Lithium Battery Cells

Leveraging a proprietary dry electrode battery manufacturing process, Dragonfly Energy spearheads advancements in lithium battery cell technology. Given our rigorous fundamental research and development, our process achieves cells that not only meet but potentially surpass industry benchmarks, all while prioritizing sustainability and cost-effectiveness in production.

Advanced Dry Electrode Battery Manufacturing Process

Dry Production Process
Chemistry Agnostic
PFAS-Free Capable
ASSB Compatible

Featured Lithium Battery Chemistries

Traditional LFP

Lithium iron phosphate, or LFP, is known as the most stable lithium battery chemistry. Significantly reducing the risk of thermal runaway makes LFP batteries much safer and less prone to catching fire. LFP also boasts a longer cycle life than other lithium-ion battery chemistries, offering a long-term, cost-effective energy storage solution. Additionally, its environmentally friendly nature sets this chemistry apart, as it contains fewer toxic materials and is easier to recycle. 

Dragonfly Energy’s versatile, chemistry-agnostic process enables us to work with various types of LFP raw materials tailored to specific applications. This flexibility allows us to achieve optimal performance based on an application’s unique requirements, facilitating the development of larger, more durable LFP solutions optimized for energy storage purposes, as well as smaller LFP solutions designed for rapid charging capabilities.

PFAS-Free LFP

Dragonfly Energy is committed to environmental protection, human health, and regulatory compliance by seamlessly collaborating with a diverse range of polymers, which grants us the flexibility to effortlessly explore PFAS-free alternatives.

Notorious for their persistence in the environment, ability to accumulate in living organisms, and negative human health impact, PFAS chemicals (also known as Forever Chemicals) pose significant risks. Regulatory agencies are even implementing stricter regulations on their use. In particular, the EU is considering a ban on PFAS chemicals and all products containing PFAS. 
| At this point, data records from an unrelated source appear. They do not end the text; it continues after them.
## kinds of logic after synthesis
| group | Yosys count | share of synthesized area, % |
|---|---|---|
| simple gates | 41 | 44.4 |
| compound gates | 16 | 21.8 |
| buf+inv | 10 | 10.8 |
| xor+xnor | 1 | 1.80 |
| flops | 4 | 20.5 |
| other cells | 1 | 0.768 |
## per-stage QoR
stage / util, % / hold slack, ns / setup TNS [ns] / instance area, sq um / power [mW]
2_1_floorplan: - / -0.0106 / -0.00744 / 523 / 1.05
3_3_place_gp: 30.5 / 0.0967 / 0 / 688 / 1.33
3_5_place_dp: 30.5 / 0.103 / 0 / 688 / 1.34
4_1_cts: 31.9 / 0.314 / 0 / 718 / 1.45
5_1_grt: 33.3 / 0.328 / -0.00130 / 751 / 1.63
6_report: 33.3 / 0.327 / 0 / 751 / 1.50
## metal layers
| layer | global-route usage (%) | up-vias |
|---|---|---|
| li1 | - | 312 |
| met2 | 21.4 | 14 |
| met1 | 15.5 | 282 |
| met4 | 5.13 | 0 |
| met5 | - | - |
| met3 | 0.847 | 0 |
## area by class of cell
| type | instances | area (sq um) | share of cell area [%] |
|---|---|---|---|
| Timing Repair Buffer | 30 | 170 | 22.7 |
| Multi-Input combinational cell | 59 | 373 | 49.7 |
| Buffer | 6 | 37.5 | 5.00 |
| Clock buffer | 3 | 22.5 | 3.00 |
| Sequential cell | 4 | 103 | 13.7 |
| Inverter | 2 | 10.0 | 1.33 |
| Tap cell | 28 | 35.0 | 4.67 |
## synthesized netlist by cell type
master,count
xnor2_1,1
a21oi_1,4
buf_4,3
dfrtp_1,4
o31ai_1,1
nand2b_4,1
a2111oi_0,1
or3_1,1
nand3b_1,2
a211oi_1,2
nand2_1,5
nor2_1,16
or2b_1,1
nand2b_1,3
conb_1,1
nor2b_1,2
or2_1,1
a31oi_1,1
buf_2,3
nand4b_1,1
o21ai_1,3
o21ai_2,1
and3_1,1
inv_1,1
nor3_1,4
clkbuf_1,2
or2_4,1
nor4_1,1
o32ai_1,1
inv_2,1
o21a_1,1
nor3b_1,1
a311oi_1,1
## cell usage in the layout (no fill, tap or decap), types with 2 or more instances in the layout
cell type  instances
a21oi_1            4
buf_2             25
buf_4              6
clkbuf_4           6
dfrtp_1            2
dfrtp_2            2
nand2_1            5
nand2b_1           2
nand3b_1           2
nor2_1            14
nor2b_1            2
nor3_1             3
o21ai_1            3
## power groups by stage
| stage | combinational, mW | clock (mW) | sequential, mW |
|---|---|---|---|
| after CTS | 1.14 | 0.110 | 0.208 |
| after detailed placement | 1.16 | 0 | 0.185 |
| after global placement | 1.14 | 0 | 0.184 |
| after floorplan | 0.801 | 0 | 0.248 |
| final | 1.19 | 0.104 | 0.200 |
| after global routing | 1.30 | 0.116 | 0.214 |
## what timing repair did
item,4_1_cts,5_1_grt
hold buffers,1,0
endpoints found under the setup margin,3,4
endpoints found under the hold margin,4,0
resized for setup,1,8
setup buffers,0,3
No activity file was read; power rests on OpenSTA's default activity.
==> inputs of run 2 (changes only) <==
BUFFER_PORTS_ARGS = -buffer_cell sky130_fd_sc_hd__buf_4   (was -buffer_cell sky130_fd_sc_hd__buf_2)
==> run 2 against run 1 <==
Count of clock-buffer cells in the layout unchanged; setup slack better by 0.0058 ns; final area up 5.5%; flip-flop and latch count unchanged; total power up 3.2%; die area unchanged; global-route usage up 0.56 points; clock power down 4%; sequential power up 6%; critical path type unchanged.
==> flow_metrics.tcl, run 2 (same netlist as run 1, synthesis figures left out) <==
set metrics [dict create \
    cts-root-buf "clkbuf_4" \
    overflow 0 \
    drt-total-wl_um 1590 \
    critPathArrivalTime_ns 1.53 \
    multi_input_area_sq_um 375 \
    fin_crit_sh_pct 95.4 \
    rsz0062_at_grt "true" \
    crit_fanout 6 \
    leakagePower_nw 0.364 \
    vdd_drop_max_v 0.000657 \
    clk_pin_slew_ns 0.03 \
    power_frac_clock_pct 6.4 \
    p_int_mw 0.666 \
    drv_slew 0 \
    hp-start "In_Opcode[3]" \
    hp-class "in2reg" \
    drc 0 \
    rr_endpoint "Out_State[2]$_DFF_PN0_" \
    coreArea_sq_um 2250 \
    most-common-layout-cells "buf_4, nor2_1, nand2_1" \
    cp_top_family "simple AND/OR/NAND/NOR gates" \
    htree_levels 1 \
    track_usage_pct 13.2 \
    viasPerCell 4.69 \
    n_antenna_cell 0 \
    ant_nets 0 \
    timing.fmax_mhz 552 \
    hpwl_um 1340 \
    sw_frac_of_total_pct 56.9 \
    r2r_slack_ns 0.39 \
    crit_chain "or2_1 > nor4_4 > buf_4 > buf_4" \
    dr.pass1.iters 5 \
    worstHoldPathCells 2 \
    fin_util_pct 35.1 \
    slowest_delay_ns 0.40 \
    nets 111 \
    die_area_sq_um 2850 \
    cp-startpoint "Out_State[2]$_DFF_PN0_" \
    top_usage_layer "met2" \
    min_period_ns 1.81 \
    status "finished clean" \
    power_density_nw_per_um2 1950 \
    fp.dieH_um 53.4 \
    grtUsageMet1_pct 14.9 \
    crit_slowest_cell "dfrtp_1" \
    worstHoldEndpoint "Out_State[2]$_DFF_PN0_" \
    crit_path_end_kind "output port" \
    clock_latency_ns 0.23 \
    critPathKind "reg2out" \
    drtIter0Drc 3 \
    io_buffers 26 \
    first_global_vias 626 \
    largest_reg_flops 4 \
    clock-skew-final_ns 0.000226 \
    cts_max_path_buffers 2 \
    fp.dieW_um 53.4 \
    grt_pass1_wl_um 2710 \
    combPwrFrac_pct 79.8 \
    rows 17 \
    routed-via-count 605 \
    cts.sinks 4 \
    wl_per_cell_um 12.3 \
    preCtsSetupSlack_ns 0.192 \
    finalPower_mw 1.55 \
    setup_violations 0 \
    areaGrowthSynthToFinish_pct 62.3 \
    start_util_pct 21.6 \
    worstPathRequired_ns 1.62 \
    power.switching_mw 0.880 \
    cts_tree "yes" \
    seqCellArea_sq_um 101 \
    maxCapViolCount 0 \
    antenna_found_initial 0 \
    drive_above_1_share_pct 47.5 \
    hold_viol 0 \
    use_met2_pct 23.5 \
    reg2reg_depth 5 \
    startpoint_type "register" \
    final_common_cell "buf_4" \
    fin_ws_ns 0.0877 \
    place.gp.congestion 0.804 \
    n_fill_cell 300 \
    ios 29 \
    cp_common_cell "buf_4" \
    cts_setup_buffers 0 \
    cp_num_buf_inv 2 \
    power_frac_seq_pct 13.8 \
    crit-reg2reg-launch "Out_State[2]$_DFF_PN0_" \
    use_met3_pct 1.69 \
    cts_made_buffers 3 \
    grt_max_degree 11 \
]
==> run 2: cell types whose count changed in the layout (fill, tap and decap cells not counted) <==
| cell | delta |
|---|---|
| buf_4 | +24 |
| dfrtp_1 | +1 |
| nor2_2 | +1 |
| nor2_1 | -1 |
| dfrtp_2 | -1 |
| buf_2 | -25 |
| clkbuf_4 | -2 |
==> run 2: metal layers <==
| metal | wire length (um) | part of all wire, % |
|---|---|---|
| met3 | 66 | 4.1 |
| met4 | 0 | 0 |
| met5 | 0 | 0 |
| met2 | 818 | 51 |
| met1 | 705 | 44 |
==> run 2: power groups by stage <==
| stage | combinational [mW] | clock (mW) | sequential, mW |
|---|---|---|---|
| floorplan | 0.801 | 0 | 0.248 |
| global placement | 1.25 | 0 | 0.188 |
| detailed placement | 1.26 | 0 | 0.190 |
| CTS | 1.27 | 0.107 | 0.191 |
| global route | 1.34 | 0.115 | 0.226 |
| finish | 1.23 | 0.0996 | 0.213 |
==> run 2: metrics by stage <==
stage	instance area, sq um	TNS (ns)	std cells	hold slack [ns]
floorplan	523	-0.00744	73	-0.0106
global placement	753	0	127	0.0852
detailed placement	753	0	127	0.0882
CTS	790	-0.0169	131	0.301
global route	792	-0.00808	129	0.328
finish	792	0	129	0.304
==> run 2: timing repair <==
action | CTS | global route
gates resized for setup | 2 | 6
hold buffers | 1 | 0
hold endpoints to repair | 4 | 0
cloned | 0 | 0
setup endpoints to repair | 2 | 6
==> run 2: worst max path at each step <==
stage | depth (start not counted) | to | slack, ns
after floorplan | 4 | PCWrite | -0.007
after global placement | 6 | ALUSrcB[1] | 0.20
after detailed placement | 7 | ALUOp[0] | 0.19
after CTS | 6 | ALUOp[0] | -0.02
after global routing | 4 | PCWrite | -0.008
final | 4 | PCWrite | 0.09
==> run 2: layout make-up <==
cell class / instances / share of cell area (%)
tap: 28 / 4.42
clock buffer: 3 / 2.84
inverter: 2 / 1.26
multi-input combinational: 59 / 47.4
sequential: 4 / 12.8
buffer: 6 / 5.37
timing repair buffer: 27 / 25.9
`config.mk`:
```
export PLATFORM = sky130hd
export DESIGN_NAME = uart_tx_fifo
export DESIGN_NICKNAME = d
export VERILOG_FILES = /design/src/rtl/uart_tx_fifo_pkg.sv /design/src/rtl/uart_tx_fifo_sync_fifo.sv /design/src/rtl/uart_tx_fifo.sv
export SDC_FILE = /design/constraint.sdc
export NUM_CORES = 1
export LEC_CHECK = 0
export ABC_AREA = 1
export CELL_PAD_IN_SITES_DETAIL_PLACEMENT = 1
export CELL_PAD_IN_SITES_GLOBAL_PLACEMENT = 1
export CORE_ASPECT_RATIO = 0.7
export CORE_MARGIN = 2
export CORE_UTILIZATION = 48
export CTS_BUF_LIST = sky130_fd_sc_hd__clkbuf_2
export DETAILED_ROUTE_END_ITERATION = 8
export GPL_TIMING_DRIVEN = 0
export PLACE_DENSITY_LB_ADDON = 0.1
export RECOVER_POWER = 25
export SETUP_SLACK_MARGIN = 0.4
export SYNTH_ARGS = -nofsm -noshare
export SYNTH_HDL_FRONTEND = slang
export SYNTH_SLANG_ARGS = --single-unit
```
`constraint.sdc`:
```
create_clock -name clk_i -period 2.16 [get_ports clk_i]
set_input_delay 0.432 -clock clk_i [delete_from_list [all_inputs] [get_ports clk_i]]
set_output_delay 0.432 -clock clk_i [all_outputs]
set_load 0.02 [all_outputs]
```
===== config.mk =====
export PLATFORM = sky130hd
export DESIGN_NAME = register_bank
export DESIGN_NICKNAME = d
export VERILOG_FILES = /design/src/rtl/register_bank.sv
export SDC_FILE = /design/constraint.sdc
export NUM_CORES = 1
export LEC_CHECK = 0
export BUFFER_PORTS_ARGS = -buffer_cell sky130_fd_sc_hd__buf_2
export CORE_ASPECT_RATIO = 1.25
export CORE_MARGIN = 5
export CORE_UTILIZATION = 55
export DETAILED_ROUTE_END_ITERATION = 6
export PLACE_DENSITY = 0.85
export SLEW_MARGIN = 30
export SYNTH_ARGS = -nofsm -noshare
export SYNTH_HDL_FRONTEND = slang
export SYNTH_SLANG_ARGS = --single-unit

===== constraint.sdc =====
create_clock -name Clk -period 50 [get_ports Clk]
set_input_delay 2.5 -clock Clk [delete_from_list [all_inputs] [get_ports Clk]]
set_output_delay 2.5 -clock Clk [all_outputs]
set_load 0.02 [all_outputs]

===== src/rtl/register_bank.sv =====
`default_nettype none
// ============================================================================
// Module   : register_bank
// Purpose  : DEPTH x WIDTH general-purpose register storage. Byte-lane masked
//            write port and a registered, strobed read port with write-first
//            bypass, a one-cycle Valid pulse and an address-error pulse.
// Revision : 1.0  initial multi-entry release
// ============================================================================
module register_bank #(
  parameter int WIDTH  = 64,  // word width, multiple of 8
  parameter int DEPTH  = 8,   // number of entries, 1 .. 2**ADDR_W
  parameter int ADDR_W = 3    // address width
) (
  input  logic                 Clk,
  input  logic                 Rst,
  input  logic                 En,
  input  logic [ADDR_W-1:0]    WrAddr,
  input  logic [WIDTH/8-1:0]   ByteEn,
  input  logic [WIDTH-1:0]     in,
  input  logic                 Read,
  input  logic [ADDR_W-1:0]    RdAddr,
  output logic [WIDTH-1:0]     out,
  output logic                 Valid,
  output logic                 Err
);

  localparam int NUM_BYTES = WIDTH / 8;

  // --------------------------------------------------------------------------
  // Storage and output registers
  // --------------------------------------------------------------------------
  logic [WIDTH-1:0] mem_q [DEPTH];
  logic [WIDTH-1:0] mem_d [DEPTH];
  logic [WIDTH-1:0] out_q;
  logic [WIDTH-1:0] out_d;
  logic             valid_q;
  logic             valid_d;
  logic             err_q;
  logic             err_d;

  // --------------------------------------------------------------------------
  // Address qualification. DEPTH need not be a power of two, so addresses at
  // or above DEPTH are legal encodings that must be rejected.
  // --------------------------------------------------------------------------
  logic wr_in_range;
  logic rd_in_range;
  logic wr_ok;
  logic rd_ok;
  logic wr_bad;
  logic rd_bad;
  logic bypass;

  assign wr_in_range = (32'(WrAddr) < 32'(DEPTH));
  assign rd_in_range = (32'(RdAddr) < 32'(DEPTH));
  assign wr_ok       = En   &&  wr_in_range;
  assign rd_ok       = Read &&  rd_in_range;
  assign wr_bad      = En   && !wr_in_range;
  assign rd_bad      = Read && !rd_in_range;
  // Same-edge write and read of one good entry: read sees the written bytes.
  assign bypass      = wr_ok && rd_ok && (WrAddr == RdAddr);

  // --------------------------------------------------------------------------
  // Read-side word selection. The mux only covers real entries, so an
  // out-of-range address never indexes past the array.
  // --------------------------------------------------------------------------
  logic [WIDTH-1:0] rd_word;
  logic [WIDTH-1:0] merged_word;

  // Select the currently stored word at RdAddr
  always_comb begin
    rd_word = '0;
    for (int i = 0; i < DEPTH; i++) begin
      if (RdAddr == ADDR_W'(i)) begin
        rd_word = mem_q[i];
      end
    end
  end

  // Per byte lane: enabled lanes take write data, others keep the stored byte.
  // This is exactly the value the entry holds after the write completes.
  for (genvar k = 0; k < NUM_BYTES; k++) begin : g_lane
    assign merged_word[8*k +: 8] = ByteEn[k] ? in[8*k +: 8] : rd_word[8*k +: 8];
  end

  // --------------------------------------------------------------------------
  // Write path
  // --------------------------------------------------------------------------

  // Next entry contents: byte-masked update of the addressed entry only
  always_comb begin
    for (int i = 0; i < DEPTH; i++) begin
      mem_d[i] = mem_q[i];
      if (wr_ok && (WrAddr == ADDR_W'(i))) begin
        for (int k = 0; k < NUM_BYTES; k++) begin
          if (ByteEn[k]) begin
            mem_d[i][8*k +: 8] = in[8*k +: 8];
          end
        end
      end
    end
  end

  // Entry registers, cleared asynchronously
  always_ff @(posedge Clk or posedge Rst) begin
    if (Rst) begin
      for (int i = 0; i < DEPTH; i++) begin
        mem_q[i] <= '0;
      end
    end else begin
      for (int i = 0; i < DEPTH; i++) begin
        mem_q[i] <= mem_d[i];
      end
    end
  end

  // --------------------------------------------------------------------------
  // Read path and status
  // --------------------------------------------------------------------------

  // Next read data and status pulses; out holds when no read is strobed
  always_comb begin
    out_d   = out_q;
    valid_d = 1'b0;
    err_d   = wr_bad || rd_bad;
    if (Read) begin
      if (rd_ok) begin
        out_d   = bypass ? merged_word : rd_word;
        valid_d = 1'b1;
      end else begin
        out_d   = '0;
      end
    end
  end

  // Output registers, cleared asynchronously
  always_ff @(posedge Clk or posedge Rst) begin
    if (Rst) begin
      out_q   <= '0;
      valid_q <= 1'b0;
      err_q   <= 1'b0;
    end else begin
      out_q   <= out_d;
      valid_q <= valid_d;
      err_q   <= err_d;
    end
  end

  assign out   = out_q;
  assign Valid = valid_q;
  assign Err   = err_q;

endmodule
`default_nettype wire


==> out/summary.txt <==
Crit-path leading delay family -> buffers and inverters
Initial DRC count -> 1,030
Hpwl dp -> 38,700 um
Post-cts resize count -> 0
Crit path max fanout -> 49
Unrepaired setup endpoints after global routing -> no
Multi-input gate area -> 0.0111 sq mm
Worst Hold End -> mem_q[151]
Non-Filler Instances -> 2,557
Vias per cell -> 6.18
Critical path's slowest cell -> nor2b_1
Avg Cell Area, Syn -> 14.8 sq um
Worst reg2reg setup slack -> 48.32 ns
F_max -> 198 MHz
R2R Path End -> out[27]
Slew @ Worst Pin -> 1.04 ns
Grt total ovfl -> 0
WP buf/inv -> 3
Routed length per instance -> 24.1 um
Layout area overhead -> 11.5%
WP data arrival -> 5.49 ns
Peak supply drop -> 0.0330 mV
Clk_lat worst skew -> 0.58 ns
Share of the clock period used by the worst path -> 10.1%
# fillers -> 3,354
Endpoints failing setup -> 0
Routed wire length -> 61,500 um
Hold path startpoint -> mem_q[151]
Final Critical Period -> 5.06 ns
Syn nets -> 1,839
Cts bufs inserted -> 52
HP Class -> reg -> reg
First-pass GRT wire length -> 98,700 um
CP required -> 50.43 ns
Sequence of cells on the critical path -> buf_4 -> buf_4 -> buf_4 -> nor2b_1 -> a22oi_1 -> o221ai_1 -> a31oi_1
I/O Buffers -> 146
Die area -> 0.0519 sq mm
Mapped Cells -> 1,757
Total GRT Usage -> 24.1%
Post-layout nets -> 1,960
Drt pass-1 iters -> 5
Setup TNS -> 0 ns
CTS root buf -> clkbuf_16
Max Cap Viol -> 0
Max-slew violations -> 0
Synth unique cells -> 35
Height of the die -> 254 um
Row count -> 89
Inst Count DP -> 2,461
Crit start category -> input port
Seq/Total Area, Yosys -> 55.3%
Remaining antenna violation count after routing -> 0
Pwr per Cell Area -> 43.5 mW/mm^2
Count of yosys warnings during synthesis -> 0
Fin Clk Skew -> 0.0137 ns
CTS tree -> yes
Fraction of layout cells with a size suffix above 1 -> 46.2%
RR Startpoint -> mem_q[91]
WS Path Type -> in -> reg
Initial Utilization -> 55.4%
Die span in x -> 205 um
Via count -> 15,800
Ports -> 148
CTS max path bufs -> 3
CP endpoint kind -> flop
Initial antenna violation count -> 15
Largest net degree at the start of global routing -> 136
# clock sinks -> 577
Hold Vio Cnt, Final -> 0
WHS Path Cells -> 1
Worst Reg-to-Reg Cells -> 4
DRC violations left -> 0
Crit path top cell by count -> buf_4
Status -> complete, no violations
Leakage -> 12.7 nW
Vias in the first global route -> 17,500
Critical path's largest stage delay -> 0.77 ns
Core box area -> 0.0471 sq mm
Reg area -> 0.0144 sq mm
Post-Syn Area -> 0.0261 sq mm
Relative slew slack -> 29.9%
Final estimated routing congestion in global placement -> 0.775
Clock transition at path regs -> 0.07 ns
Postcts setup bufs -> 0
CTS Hold Bufs -> 0
CTS HTree Levels -> 2
Seq cells post-synth -> 577
power breakdown:
| group | total [mW] | switching [mW] | leakage, nW | internal, mW |
|---|---|---|---|---|
| registers | 0.632 | 0.0574 | 7.10 | 0.574 |
| logic | 0.241 | 0.102 | 4.76 | 0.139 |
| clock network | 0.392 | 0.170 | 0.820 | 0.222 |
| total | 1.26 | 0.330 | 12.7 | 0.935 |
how the worst max path moves through the flow:
stage | from | endpoint | cells past startpoint | slack (ns)
after floorplan | Rst | Valid | 1 | 31.36
after global placement | RdAddr[2] | out[31] | 7 | 44.42
after detailed placement | RdAddr[2] | out[31] | 7 | 44.38
after CTS | RdAddr[2] | out[23] | 7 | 45.00
after global routing | RdAddr[2] | out[47] | 7 | 44.82
final | RdAddr[2] | out[55] | 7 | 44.94
sequential cells by signal, indices dropped and copies added (netlist names):
signal / count
mem_q: 512
out: 64
Valid: 1
cells by family (layout without fill, tap and decap cells):
logic type | Yosys count | count (layout) | synth area share (%)
other | 1 | 8 | 0.0144
buffers and inverters | 149 | 305 | 2.53
xor gates and xnor gates | 3 | 3 | 0.158
and+or+nand+nor | 171 | 171 | 4.09
AOI/OAI and AO/OA | 208 | 208 | 5.14
DFF | 577 | 577 | 55.3
muxes | 648 | 648 | 32.7
placed cells by master, fill, tap and decap left out, drive strengths merged:
cell type and instances:
dfrtp 577, mux2 520, buf 159, mux4 112
clkbuf 76, nand2 67, nor2b 66, o22ai 64
inv 56, a211oi 56, o21ai 56, mux2i 16
clkinv 11, a22oi 8, o221ai 8, nand3 8
or4 8, a21boi 8, a31oi 8, nor4 8
diode 7, nor2 6, nand2b 4, xor2 3
nor3 2, bufinv 2, or2 1, and3 1
conb 1, clkinvlp 1
per-layer routing:
metal	global-route usage, %	wire [um]
met1	31.2	24000
met2	40.5	31200
met3	5.19	3930
met4	9.10	2220
met5	0	110
area by class of cell:
| cell class | count | share of cell area [%] |
|---|---|---|
| clock buffer | 76 | 5.27 |
| inverter | 57 | 0.779 |
| tap | 637 | 2.74 |
| sequential | 577 | 49.6 |
| multi-input combinational | 1031 | 38.1 |
| antenna | 7 | 0.0602 |
| timing repair buffer | 159 | 2.99 |
| clock inverter | 13 | 0.417 |
cell usage after synthesis (all sizes together):
| library cell | count | area [sq um] |
|---|---|---|
| nand2b | 4 | 25.0 |
| inv | 57 | 214 |
| or2 | 1 | 6.26 |
| mux2 | 520 | 5860 |
| or4 | 8 | 60.1 |
| and3 | 1 | 6.26 |
| mux2i | 16 | 160 |
| a22oi | 8 | 60.1 |
| a31oi | 8 | 50.1 |
| a21boi | 8 | 60.1 |
| nor2 | 6 | 30.0 |
| buf | 49 | 285 |
| mux4 | 112 | 2520 |
| a211oi | 56 | 420 |
| clkbuf | 43 | 161 |
| xor2 | 3 | 41.3 |
| o21ai | 56 | 280 |
| dfrtp | 577 | 14400 |
| nor2b | 66 | 413 |
| nand3 | 8 | 40.0 |
| conb | 1 | 3.75 |
| o22ai | 64 | 400 |
| nand2 | 67 | 354 |
| nor3 | 2 | 32.5 |
| nor4 | 8 | 100 |
| o221ai | 8 | 70.1 |
through the flow:
stage	util, %	hold WS, ns	instance area (sq um)	setup slack [ns]	power, mW
2_1_floorplan	-	0.456	26100	31.36	0.809
3_3_place_gp	57.9	0.468	27300	44.42	0.857
3_5_place_dp	58.1	0.473	27400	44.38	0.879
4_1_cts	61.6	0.487	29000	45.00	1.27
5_1_grt	61.7	0.503	29100	44.82	1.32
6_report	61.7	0.485	29100	44.94	1.26
(Power assumes the default switching activity.)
By eliminating harmful PFAS chemicals from our processes and products, we can ensure we do not contribute to adverse health and environmental effects linked to these chemicals.

NMC

NMC (Nickel Manganese Cobalt) offers a powerful combination of high energy density, fast charging capabilities, and exceptional versatility. With a high energy density, batteries utilizing NMC chemistry can store significant amounts of energy in a compact form factor, making them ideal for applications where space and weight are critical considerations. The fast charging capabilities of NMC allow for quick recharging times, providing users with increased convenience and efficiency. Furthermore, NMC’s versatile cathode chemistry allows us to tailor the ratios of nickel, manganese, and cobalt to optimize specific performance characteristics such as energy density, power output, and cycle life, ensuring batteries meet the unique demands of a range of applications.

LCO

Lithium Cobalt Oxide (LCO) battery chemistry is renowned for its high energy density, making it ideal for applications where energy storage in a compact and lightweight package is essential, such as portable electronic devices. The high voltage output of LCO cathodes allows for efficient energy conversion and delivery, providing a significant advantage for applications requiring substantial power output, including electric vehicles. Additionally, LCO batteries offer fast charging capabilities, making them suitable for scenarios where quick recharging is crucial. These characteristics combine to make LCO batteries a versatile and efficient choice for a wide range of high-demand applications.

Sodium-Ion

Sodium-ion chemistry has risen as a cost-effective alternative for energy storage applications due to the element’s abundance and lower cost. Sodium can also be an environmentally friendly chemistry option, as it is widely available, and its extraction excludes environmentally harmful mining practices. Safety is another significant advantage of batteries using sodium-ion chemistry as they can be less prone to thermal runaway, reducing the risk of fire or explosion. While still under development, sodium-ion batteries also have the potential to achieve high energy density levels, further enhancing their suitability for various applications.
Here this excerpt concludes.